There's a design pattern in vertical AI SaaS that keeps winning: extreme depth on a single critical workflow, with enough adjacent capability to make the core workflow useful. Not broad coverage. Not a platform play. One workflow, done better than anyone else, with AI that's meaningfully more accurate because of domain-specific training.

The examples are instructive:

A legal AI that focuses exclusively on contract review for a specific contract type (M&A asset purchase agreements) with 98% accuracy on the 200 clauses that matter, rather than a general legal AI that handles all document types with 75% accuracy.

A healthcare AI that does clinical documentation for one specialty (cardiology) with real-time EHR integration, using training data from 50,000 cardiology encounters, rather than a general clinical documentation tool that handles all specialties with less accuracy.

A construction AI that predicts schedule risk specifically for commercial ground-up construction projects, using a decade of project cost and timeline data, rather than a general project management AI.

In each case, the narrow AI is materially more accurate and more useful for the specific workflow than the general AI. The narrow AI company is also much smaller, with a smaller team and a smaller market — but it has higher win rates, higher NRR, and a clearer moat.

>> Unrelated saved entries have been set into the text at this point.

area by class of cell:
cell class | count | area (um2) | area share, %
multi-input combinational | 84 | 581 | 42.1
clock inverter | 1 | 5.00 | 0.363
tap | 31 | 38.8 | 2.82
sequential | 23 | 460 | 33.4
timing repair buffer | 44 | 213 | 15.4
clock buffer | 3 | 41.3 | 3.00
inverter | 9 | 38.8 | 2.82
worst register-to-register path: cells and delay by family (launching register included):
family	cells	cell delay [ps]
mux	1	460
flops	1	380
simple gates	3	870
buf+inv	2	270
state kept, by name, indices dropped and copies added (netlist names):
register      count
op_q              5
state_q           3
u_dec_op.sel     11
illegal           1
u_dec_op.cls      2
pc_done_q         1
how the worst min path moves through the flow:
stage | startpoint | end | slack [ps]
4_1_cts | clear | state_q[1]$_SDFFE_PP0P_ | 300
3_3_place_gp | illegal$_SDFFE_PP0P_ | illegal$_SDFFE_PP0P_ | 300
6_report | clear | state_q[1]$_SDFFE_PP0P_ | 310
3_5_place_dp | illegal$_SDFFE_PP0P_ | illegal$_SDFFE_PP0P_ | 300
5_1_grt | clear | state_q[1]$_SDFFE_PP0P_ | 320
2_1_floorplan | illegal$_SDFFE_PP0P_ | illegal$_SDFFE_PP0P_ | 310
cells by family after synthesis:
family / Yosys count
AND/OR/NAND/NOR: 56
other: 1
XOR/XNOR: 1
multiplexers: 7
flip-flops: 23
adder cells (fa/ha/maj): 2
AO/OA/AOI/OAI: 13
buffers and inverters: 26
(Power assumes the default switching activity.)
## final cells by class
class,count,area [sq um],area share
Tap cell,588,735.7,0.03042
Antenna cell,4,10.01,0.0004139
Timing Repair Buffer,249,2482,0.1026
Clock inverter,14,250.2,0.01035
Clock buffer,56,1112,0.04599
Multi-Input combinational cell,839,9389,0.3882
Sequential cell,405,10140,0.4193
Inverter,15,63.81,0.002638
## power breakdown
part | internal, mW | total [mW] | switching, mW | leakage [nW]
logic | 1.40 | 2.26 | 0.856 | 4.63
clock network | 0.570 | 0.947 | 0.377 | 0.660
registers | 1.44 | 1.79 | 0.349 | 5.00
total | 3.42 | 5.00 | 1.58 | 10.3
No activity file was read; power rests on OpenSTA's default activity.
File: src/rtl/rsa_residue_gen.sv
// ---------------------------------------------------------------------------
// rsa_residue_gen
//
// Computes the Montgomery conversion constant R^2 mod M, with R = 2^KEY_WIDTH.
// Starting from r = 1 the block performs 2*KEY_WIDTH modular doublings, one
// per clock (shift left, subtract M once if the result reaches M). This leaves
// r = 2^(2*KEY_WIDTH) mod M. The result feeds the residue register of the
// RSA MMIO engine.
//
// Ports
//   pclk           clock, rising edge
//   nreset         synchronous, active-low reset
//   start          request a computation (sampled only while idle)
//   abort          cancel an in-flight computation; also blocks start in idle
//   modulus        M, latched when start is accepted
//   busy           high while iterating (exactly 2*KEY_WIDTH cycles)
//   done           one-cycle completion pulse (normal or error)
//   residue_valid  sticky: residue holds R^2 mod M for the latched M
//   residue        result
//   error          sticky: the latched M was rejected (even, 0 or 1)
// ---------------------------------------------------------------------------
module rsa_residue_gen #(
    parameter int KEY_WIDTH = 64,
    parameter int CNT_W     = $clog2(2*KEY_WIDTH)+1
) (
    input  logic                 pclk,
    input  logic                 nreset,
    input  logic                 start,
    input  logic                 abort,
    input  logic [KEY_WIDTH-1:0] modulus,
    output logic                 busy,
    output logic                 done,
    output logic                 residue_valid,
    output logic [KEY_WIDTH-1:0] residue,
    output logic                 error
);

    typedef enum logic [1:0] {
        IDLE = 2'd0,
        RUN  = 2'd1,
        FIN  = 2'd2
    } state_t;

    localparam logic [CNT_W-1:0] LAST_ITER = CNT_W'(2*KEY_WIDTH-1);

    state_t               state_q,   state_d;
    logic [KEY_WIDTH-1:0] m_q,       m_d;
    logic [KEY_WIDTH-1:0] r_q,       r_d;
    logic [CNT_W-1:0]     cnt_q,     cnt_d;
    logic                 done_q,    done_d;
    logic                 valid_q,   valid_d;
    logic                 err_q,     err_d;
    logic [KEY_WIDTH-1:0] residue_q, residue_d;

    // One modular doubling step. Because r < M, 2r < 2M, so one conditional
    // subtract is enough. The subtract can be done in KEY_WIDTH bits: when it
    // is selected the true difference is below M and therefore fits.
    logic [KEY_WIDTH:0]   dbl;
    logic                 dbl_ge_m;
    logic [KEY_WIDTH-1:0] dbl_minus_m;
    logic [KEY_WIDTH-1:0] r_step;

    assign dbl         = {r_q, 1'b0};
    assign dbl_ge_m    = (dbl >= {1'b0, m_q});
    assign dbl_minus_m = dbl[KEY_WIDTH-1:0] - m_q;
    assign r_step      = dbl_ge_m ? dbl_minus_m : dbl[KEY_WIDTH-1:0];

    // A modulus is usable only if it is odd and at least 3.
    logic mod_ok;
    assign mod_ok = modulus[0] && (modulus != KEY_WIDTH'(1));

    always_comb begin
        state_d   = state_q;
        m_d       = m_q;
        r_d       = r_q;
        cnt_d     = cnt_q;
        done_d    = 1'b0;
        valid_d   = valid_q;
        err_d     = err_q;
        residue_d = residue_q;

        case (state_q)
            IDLE: begin
                // abort has priority over start while idle.
                if (start && !abort) begin
                    m_d       = modulus;
                    valid_d   = 1'b0;
                    err_d     = 1'b0;
                    residue_d = '0;
                    if (mod_ok) begin
                        r_d     = KEY_WIDTH'(1);
                        cnt_d   = '0;
                        state_d = RUN;
                    end else begin
                        // Rejected modulus: report in the very next cycle.
                        err_d   = 1'b1;
                        done_d  = 1'b1;
                        state_d = FIN;
                    end
                end
            end

            RUN: begin
                if (abort) begin
                    valid_d   = 1'b0;
                    err_d     = 1'b0;
                    residue_d = '0;
                    state_d   = IDLE;
                end else begin
                    r_d   = r_step;
                    cnt_d = cnt_q + CNT_W'(1);
                    if (cnt_q == LAST_ITER) begin
                        // Outputs are registered here so that done, residue
                        // and residue_valid all appear together in the FIN cycle.
                        residue_d = r_step;
                        valid_d   = 1'b1;
                        err_d     = 1'b0;
                        done_d    = 1'b1;
                        state_d   = FIN;
                    end
                end
            end

            FIN: begin
                // The done pulse is already out; an abort here withdraws the
                // sticky status so the result is not used.
                if (abort) begin
                    valid_d   = 1'b0;
                    err_d     = 1'b0;
                    residue_d = '0;
                end
                state_d = IDLE;
            end

            default: begin
                state_d = IDLE;
            end
        endcase
    end

    always_ff @(posedge pclk) begin
        if (!nreset) begin
            state_q   <= IDLE;
            m_q       <= '0;
            r_q       <= '0;
            cnt_q     <= '0;
            done_q    <= 1'b0;
            valid_q   <= 1'b0;
            err_q     <= 1'b0;
            residue_q <= '0;
        end else begin
            state_q   <= state_d;
            m_q       <= m_d;
            r_q       <= r_d;
            cnt_q     <= cnt_d;
            done_q    <= done_d;
            valid_q   <= valid_d;
            err_q     <= err_d;
            residue_q <= residue_d;
        end
    end

    assign busy          = (state_q == RUN);
    assign done          = done_q;
    assign residue_valid = valid_q;
    assign residue       = residue_q;
    assign error         = err_q;

endmodule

Why narrow beats wide for AI in vertical markets:

Training data quality. Deep domain training on a specific workflow produces better models than broad training across many workflows. The narrow company has better training data for their use case than any general AI can compile.

Customer trust. Enterprise customers in regulated industries don't trust "pretty good" AI for high-stakes decisions. "Specifically designed for this workflow with this accuracy track record in this industry" is a completely different trust proposition.

Build narrow. Own it completely. Expand from strength.